* About this exercise *
In the entries below, find the line with "-- cells by" and the line with "a22oi_1 | 18 | 18". Reproduce those two lines and every line between them exactly, and nothing more.

* Dataset entries *
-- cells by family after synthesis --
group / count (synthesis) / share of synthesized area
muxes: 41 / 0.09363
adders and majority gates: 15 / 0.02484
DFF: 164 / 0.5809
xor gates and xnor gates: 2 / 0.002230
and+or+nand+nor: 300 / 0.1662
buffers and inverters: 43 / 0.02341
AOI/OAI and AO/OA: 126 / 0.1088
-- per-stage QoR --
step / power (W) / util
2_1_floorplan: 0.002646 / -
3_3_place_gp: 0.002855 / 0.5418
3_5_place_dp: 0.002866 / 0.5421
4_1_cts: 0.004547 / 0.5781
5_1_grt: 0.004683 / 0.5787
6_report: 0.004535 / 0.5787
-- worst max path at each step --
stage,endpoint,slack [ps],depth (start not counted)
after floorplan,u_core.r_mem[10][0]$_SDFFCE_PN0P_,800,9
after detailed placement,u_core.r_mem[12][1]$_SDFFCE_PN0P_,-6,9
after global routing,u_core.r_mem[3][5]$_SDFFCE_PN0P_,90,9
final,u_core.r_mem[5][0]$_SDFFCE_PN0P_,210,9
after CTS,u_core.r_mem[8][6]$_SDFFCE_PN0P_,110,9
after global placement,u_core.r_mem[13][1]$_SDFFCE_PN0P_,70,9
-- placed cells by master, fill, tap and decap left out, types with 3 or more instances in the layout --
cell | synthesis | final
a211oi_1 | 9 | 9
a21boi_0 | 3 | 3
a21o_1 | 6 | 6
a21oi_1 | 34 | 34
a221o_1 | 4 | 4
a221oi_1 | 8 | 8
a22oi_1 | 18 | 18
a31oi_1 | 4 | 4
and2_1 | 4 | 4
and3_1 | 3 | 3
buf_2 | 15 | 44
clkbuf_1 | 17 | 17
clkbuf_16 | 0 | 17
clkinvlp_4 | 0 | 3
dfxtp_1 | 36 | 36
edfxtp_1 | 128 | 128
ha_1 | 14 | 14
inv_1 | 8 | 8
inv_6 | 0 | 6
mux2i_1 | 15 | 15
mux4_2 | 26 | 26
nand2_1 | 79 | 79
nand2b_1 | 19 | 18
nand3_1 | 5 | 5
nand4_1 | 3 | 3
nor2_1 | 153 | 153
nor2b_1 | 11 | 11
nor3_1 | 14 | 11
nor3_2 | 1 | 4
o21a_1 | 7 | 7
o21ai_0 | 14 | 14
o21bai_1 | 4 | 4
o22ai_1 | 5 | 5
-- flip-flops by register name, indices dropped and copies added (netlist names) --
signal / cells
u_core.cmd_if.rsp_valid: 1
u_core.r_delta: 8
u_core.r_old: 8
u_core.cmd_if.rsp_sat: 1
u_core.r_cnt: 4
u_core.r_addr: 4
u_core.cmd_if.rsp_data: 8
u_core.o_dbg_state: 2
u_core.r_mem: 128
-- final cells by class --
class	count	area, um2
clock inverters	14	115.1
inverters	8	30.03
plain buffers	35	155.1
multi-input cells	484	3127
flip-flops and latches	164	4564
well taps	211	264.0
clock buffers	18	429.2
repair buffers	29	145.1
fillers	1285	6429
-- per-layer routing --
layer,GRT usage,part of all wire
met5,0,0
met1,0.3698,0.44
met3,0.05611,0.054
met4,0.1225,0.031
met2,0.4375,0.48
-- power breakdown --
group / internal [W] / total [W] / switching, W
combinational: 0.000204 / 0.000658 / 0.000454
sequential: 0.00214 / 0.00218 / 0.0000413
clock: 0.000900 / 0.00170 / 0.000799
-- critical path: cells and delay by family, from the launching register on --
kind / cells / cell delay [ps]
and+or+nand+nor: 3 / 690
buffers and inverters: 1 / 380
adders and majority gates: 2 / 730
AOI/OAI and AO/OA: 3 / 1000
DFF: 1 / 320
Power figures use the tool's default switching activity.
...
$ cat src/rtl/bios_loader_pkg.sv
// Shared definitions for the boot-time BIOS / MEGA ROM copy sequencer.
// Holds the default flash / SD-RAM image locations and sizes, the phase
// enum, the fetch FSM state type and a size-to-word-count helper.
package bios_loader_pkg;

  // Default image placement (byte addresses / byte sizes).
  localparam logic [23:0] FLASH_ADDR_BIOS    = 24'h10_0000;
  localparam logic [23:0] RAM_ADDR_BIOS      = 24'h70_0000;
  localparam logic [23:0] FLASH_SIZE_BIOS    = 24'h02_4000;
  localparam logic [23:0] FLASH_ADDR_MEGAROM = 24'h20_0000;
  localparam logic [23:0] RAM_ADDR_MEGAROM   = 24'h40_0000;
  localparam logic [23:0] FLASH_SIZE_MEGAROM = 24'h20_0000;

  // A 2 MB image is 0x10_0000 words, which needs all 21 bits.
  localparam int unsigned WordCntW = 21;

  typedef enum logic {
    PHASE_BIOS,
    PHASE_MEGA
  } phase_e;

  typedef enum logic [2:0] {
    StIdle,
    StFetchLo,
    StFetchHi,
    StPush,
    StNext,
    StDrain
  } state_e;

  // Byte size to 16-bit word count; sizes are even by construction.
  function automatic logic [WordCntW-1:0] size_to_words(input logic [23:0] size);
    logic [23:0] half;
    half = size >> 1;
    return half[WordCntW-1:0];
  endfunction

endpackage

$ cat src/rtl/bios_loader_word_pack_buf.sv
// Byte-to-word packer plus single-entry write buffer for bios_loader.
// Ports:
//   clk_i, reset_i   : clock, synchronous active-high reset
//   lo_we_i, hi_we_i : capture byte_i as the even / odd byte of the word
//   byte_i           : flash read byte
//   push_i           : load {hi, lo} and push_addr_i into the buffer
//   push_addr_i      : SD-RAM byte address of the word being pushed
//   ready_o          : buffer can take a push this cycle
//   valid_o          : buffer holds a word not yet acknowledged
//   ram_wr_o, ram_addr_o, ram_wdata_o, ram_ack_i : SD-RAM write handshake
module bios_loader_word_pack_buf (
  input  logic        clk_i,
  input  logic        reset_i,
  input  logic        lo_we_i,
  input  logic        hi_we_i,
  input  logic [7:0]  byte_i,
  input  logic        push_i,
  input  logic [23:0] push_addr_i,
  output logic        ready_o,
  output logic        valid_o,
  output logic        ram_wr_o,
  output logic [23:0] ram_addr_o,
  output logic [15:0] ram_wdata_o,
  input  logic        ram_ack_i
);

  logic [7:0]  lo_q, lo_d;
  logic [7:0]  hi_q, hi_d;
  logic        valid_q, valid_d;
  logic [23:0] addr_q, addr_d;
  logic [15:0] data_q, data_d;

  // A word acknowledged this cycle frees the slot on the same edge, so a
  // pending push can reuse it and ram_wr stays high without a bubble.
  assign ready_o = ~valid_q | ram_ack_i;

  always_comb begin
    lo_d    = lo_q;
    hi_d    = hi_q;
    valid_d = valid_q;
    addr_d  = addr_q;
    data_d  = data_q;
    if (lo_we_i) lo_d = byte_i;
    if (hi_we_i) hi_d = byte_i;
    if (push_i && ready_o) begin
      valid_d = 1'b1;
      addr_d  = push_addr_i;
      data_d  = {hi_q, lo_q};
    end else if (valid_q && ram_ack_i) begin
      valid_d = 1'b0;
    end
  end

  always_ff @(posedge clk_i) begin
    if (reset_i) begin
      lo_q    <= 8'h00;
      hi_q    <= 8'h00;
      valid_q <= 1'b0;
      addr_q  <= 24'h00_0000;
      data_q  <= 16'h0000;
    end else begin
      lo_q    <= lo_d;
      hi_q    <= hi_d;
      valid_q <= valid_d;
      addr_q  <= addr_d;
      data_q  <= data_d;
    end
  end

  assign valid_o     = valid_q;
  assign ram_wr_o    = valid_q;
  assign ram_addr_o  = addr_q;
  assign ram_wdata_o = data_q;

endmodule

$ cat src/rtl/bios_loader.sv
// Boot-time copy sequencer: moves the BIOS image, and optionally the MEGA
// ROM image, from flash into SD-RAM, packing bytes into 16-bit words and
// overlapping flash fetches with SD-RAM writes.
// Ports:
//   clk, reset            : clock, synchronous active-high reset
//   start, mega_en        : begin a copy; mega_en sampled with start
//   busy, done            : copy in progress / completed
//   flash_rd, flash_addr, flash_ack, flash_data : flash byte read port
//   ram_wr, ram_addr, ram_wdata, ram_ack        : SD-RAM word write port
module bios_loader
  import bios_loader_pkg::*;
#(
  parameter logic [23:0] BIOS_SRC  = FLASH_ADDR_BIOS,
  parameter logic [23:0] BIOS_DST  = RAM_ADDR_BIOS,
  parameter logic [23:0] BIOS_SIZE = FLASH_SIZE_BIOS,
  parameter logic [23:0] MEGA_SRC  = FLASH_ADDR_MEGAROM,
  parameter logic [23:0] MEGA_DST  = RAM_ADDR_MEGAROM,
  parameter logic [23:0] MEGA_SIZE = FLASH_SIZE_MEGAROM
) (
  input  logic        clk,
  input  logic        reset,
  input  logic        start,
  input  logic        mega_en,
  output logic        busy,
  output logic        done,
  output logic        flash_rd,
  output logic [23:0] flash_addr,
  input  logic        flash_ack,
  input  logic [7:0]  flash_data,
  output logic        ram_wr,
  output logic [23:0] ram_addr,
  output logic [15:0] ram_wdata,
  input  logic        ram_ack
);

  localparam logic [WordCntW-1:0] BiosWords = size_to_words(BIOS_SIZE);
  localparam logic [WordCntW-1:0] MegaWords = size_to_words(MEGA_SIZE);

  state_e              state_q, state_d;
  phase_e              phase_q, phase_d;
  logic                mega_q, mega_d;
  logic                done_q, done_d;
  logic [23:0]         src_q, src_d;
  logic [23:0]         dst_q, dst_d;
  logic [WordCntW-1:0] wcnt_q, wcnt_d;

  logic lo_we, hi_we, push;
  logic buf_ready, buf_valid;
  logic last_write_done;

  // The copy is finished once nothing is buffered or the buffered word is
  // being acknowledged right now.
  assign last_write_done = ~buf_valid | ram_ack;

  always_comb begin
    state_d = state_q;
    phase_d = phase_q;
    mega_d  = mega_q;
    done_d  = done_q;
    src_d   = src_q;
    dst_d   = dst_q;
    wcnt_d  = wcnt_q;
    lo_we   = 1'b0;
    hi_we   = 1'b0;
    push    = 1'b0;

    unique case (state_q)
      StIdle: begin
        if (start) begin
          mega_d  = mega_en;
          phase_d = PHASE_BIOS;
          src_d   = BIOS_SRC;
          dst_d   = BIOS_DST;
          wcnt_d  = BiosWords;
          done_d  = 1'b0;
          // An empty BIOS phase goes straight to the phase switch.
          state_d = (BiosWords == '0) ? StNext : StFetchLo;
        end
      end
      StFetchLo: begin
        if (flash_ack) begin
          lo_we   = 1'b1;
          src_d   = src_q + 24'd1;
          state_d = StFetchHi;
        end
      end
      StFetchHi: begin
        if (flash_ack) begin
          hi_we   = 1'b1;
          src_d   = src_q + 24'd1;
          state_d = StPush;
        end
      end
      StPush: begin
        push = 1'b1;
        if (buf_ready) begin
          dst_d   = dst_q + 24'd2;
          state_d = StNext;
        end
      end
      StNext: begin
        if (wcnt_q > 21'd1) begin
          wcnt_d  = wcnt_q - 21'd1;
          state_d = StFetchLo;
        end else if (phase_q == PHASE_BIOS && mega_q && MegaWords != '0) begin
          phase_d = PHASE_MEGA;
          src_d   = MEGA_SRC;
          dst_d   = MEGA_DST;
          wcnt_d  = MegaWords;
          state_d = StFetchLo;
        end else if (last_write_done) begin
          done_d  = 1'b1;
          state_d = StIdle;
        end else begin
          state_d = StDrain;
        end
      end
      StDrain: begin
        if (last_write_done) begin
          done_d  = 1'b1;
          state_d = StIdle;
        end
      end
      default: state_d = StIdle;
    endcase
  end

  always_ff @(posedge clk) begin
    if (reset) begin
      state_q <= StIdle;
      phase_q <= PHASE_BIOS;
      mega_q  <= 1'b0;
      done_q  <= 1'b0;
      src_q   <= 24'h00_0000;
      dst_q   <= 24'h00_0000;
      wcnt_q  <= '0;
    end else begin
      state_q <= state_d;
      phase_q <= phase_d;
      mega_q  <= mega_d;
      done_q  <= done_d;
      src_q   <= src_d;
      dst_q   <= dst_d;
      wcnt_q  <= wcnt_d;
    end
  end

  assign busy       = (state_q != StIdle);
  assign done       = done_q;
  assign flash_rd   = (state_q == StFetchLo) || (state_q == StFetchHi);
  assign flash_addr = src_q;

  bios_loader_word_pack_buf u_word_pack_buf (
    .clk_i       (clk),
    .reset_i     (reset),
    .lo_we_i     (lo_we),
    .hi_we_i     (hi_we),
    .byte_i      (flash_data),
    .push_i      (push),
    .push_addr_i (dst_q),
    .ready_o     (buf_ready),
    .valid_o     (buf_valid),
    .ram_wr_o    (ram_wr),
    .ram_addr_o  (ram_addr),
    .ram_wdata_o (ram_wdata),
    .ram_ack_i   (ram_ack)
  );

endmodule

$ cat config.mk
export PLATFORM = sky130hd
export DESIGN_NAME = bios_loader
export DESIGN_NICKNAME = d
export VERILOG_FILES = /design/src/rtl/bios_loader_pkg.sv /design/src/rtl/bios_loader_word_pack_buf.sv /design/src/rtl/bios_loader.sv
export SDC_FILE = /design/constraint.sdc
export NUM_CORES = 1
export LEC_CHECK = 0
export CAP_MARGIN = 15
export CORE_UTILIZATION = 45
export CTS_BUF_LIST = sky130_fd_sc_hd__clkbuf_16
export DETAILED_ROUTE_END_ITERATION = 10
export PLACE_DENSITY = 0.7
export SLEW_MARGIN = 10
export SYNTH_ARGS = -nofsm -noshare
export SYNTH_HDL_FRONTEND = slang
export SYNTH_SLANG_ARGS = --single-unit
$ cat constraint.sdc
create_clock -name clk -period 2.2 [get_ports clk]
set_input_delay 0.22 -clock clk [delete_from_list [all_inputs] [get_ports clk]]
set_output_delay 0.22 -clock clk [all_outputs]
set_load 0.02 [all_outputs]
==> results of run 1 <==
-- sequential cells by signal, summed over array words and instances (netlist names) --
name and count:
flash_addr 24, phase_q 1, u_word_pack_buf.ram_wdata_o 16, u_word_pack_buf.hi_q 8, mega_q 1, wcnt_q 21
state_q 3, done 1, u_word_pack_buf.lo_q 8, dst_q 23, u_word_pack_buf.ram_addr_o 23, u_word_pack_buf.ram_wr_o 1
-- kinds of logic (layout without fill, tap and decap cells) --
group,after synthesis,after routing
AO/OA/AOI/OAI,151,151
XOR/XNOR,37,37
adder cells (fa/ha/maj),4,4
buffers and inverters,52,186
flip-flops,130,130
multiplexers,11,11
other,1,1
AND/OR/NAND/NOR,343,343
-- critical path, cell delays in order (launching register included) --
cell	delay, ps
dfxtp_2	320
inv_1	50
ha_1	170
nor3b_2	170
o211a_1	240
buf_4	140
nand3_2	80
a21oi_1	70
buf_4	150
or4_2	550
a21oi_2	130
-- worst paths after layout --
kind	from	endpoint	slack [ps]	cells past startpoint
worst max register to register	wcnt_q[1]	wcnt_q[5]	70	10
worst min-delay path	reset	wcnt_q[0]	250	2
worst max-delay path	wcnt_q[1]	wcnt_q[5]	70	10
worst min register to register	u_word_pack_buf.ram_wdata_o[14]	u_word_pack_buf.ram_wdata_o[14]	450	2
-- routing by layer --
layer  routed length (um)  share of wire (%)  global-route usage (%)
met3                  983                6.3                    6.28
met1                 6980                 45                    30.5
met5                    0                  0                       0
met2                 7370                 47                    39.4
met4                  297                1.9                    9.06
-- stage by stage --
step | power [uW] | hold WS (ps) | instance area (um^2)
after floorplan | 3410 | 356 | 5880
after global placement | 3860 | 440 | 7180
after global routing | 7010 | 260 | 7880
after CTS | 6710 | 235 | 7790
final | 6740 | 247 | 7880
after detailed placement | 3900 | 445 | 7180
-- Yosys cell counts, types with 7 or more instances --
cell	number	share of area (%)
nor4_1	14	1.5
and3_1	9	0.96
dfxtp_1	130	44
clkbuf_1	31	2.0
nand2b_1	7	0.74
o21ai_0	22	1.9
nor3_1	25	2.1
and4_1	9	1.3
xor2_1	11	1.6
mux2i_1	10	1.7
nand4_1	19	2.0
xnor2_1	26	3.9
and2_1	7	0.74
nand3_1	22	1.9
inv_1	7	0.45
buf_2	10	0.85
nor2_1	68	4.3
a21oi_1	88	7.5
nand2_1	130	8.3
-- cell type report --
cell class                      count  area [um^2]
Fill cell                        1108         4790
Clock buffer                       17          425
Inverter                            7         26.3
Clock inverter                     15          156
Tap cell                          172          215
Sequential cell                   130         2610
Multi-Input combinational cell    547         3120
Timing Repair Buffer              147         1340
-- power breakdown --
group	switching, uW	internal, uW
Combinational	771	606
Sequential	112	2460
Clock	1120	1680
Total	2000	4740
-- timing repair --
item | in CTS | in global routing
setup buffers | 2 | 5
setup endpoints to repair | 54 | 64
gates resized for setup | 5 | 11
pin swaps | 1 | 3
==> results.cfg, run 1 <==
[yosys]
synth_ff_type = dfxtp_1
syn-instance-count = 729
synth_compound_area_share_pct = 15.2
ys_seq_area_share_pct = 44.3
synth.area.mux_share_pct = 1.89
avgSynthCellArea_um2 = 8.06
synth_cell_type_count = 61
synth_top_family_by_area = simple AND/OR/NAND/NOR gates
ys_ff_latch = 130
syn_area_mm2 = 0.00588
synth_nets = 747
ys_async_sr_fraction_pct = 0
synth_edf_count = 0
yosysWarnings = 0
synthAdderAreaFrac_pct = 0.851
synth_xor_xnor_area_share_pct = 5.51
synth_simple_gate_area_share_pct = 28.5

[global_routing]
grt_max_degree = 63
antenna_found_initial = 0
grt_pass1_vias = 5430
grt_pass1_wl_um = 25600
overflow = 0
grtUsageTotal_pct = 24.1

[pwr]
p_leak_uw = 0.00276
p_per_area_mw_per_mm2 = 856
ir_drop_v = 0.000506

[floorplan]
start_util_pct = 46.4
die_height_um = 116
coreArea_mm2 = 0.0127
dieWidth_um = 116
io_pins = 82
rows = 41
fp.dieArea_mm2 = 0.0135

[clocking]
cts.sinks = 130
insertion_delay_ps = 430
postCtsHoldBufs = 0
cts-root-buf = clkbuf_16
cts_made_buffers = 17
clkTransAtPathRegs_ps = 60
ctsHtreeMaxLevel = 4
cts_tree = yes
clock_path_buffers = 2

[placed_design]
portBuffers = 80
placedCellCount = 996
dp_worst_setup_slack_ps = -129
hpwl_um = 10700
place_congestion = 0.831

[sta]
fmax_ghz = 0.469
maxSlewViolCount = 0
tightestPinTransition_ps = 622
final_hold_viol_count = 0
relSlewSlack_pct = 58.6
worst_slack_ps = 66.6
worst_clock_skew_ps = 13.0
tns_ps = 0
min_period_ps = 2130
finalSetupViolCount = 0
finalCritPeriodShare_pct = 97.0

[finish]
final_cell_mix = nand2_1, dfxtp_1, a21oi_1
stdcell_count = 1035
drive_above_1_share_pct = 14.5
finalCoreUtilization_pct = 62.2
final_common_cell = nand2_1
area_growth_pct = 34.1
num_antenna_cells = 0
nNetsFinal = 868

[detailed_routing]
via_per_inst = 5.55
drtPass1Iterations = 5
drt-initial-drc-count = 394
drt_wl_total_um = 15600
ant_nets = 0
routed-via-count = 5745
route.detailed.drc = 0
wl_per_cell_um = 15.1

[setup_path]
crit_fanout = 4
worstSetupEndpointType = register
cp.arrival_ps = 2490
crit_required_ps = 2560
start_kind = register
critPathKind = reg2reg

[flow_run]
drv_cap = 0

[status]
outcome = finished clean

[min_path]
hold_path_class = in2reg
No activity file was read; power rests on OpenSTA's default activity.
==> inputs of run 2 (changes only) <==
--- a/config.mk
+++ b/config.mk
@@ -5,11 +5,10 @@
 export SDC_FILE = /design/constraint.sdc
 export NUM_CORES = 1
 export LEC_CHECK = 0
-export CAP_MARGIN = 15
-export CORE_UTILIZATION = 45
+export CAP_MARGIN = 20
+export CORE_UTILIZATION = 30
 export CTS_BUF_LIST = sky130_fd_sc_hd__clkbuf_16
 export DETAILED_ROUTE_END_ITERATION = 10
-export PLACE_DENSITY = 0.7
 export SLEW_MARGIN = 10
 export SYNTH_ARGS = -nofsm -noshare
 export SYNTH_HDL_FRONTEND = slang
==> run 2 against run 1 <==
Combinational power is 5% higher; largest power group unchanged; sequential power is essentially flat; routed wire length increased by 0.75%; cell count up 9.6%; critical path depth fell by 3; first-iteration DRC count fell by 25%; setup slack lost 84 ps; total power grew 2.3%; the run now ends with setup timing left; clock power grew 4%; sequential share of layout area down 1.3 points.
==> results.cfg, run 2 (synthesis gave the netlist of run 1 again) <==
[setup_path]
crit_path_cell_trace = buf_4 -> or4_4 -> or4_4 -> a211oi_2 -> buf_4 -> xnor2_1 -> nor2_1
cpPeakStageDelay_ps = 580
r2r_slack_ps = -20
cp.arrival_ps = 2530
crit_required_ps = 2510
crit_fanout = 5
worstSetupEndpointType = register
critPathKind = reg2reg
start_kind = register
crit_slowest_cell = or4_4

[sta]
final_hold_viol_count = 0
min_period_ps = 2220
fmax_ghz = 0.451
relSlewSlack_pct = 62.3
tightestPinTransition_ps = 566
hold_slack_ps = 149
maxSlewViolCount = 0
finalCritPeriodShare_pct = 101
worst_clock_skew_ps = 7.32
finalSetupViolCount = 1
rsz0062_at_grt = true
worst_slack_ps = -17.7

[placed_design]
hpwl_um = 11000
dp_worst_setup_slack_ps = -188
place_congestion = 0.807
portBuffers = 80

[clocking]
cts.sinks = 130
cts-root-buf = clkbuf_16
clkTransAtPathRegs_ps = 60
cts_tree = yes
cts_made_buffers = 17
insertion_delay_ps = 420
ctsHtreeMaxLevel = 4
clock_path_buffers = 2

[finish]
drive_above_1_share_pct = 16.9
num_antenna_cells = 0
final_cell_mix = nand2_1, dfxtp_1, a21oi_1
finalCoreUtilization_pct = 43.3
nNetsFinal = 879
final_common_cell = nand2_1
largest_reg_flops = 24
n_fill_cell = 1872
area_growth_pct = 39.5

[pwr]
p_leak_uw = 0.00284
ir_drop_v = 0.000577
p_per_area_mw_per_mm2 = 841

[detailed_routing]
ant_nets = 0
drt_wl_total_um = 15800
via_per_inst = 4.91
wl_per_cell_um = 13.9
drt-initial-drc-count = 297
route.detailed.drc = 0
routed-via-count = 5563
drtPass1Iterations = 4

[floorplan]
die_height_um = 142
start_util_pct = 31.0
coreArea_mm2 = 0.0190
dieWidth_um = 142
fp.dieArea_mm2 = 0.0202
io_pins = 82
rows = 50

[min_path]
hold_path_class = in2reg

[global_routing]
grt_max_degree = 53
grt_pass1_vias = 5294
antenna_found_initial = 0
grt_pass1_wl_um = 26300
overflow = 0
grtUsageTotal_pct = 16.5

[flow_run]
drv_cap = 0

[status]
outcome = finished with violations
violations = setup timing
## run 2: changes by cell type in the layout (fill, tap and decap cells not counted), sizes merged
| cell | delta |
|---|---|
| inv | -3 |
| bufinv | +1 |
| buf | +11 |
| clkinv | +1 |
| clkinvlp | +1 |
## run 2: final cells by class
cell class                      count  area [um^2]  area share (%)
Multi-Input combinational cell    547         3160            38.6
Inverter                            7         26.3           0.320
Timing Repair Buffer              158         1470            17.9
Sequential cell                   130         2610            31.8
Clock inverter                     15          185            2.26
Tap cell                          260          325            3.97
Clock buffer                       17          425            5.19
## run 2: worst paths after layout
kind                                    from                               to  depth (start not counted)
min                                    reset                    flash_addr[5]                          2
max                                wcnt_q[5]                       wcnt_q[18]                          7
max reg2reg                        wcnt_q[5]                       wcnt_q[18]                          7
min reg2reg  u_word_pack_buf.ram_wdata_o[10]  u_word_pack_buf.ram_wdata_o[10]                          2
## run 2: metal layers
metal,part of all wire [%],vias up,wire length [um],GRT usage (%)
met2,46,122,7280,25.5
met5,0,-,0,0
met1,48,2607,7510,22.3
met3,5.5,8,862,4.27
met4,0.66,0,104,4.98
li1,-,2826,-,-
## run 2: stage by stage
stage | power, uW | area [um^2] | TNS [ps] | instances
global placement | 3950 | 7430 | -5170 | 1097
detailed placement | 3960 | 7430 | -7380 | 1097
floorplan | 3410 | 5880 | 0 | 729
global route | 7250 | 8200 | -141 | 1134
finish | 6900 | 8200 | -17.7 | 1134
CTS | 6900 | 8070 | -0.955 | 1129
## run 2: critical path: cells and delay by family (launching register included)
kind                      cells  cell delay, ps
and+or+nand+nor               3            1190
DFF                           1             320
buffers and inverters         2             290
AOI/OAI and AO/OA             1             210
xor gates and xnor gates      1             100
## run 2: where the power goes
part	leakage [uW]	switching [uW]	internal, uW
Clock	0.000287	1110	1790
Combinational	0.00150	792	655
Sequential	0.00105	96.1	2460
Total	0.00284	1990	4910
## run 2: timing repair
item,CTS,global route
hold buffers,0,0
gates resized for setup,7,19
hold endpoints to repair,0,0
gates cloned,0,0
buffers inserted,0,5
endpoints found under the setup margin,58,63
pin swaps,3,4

* Exercise output *
-- cells by family after synthesis --
group / count (synthesis) / share of synthesized area
muxes: 41 / 0.09363
adders and majority gates: 15 / 0.02484
DFF: 164 / 0.5809
xor gates and xnor gates: 2 / 0.002230
and+or+nand+nor: 300 / 0.1662
buffers and inverters: 43 / 0.02341
AOI/OAI and AO/OA: 126 / 0.1088
-- per-stage QoR --
step / power (W) / util
2_1_floorplan: 0.002646 / -
3_3_place_gp: 0.002855 / 0.5418
3_5_place_dp: 0.002866 / 0.5421
4_1_cts: 0.004547 / 0.5781
5_1_grt: 0.004683 / 0.5787
6_report: 0.004535 / 0.5787
-- worst max path at each step --
stage,endpoint,slack [ps],depth (start not counted)
after floorplan,u_core.r_mem[10][0]$_SDFFCE_PN0P_,800,9
after detailed placement,u_core.r_mem[12][1]$_SDFFCE_PN0P_,-6,9
after global routing,u_core.r_mem[3][5]$_SDFFCE_PN0P_,90,9
final,u_core.r_mem[5][0]$_SDFFCE_PN0P_,210,9
after CTS,u_core.r_mem[8][6]$_SDFFCE_PN0P_,110,9
after global placement,u_core.r_mem[13][1]$_SDFFCE_PN0P_,70,9
-- placed cells by master, fill, tap and decap left out, types with 3 or more instances in the layout --
cell | synthesis | final
a211oi_1 | 9 | 9
a21boi_0 | 3 | 3
a21o_1 | 6 | 6
a21oi_1 | 34 | 34
a221o_1 | 4 | 4
a221oi_1 | 8 | 8
a22oi_1 | 18 | 18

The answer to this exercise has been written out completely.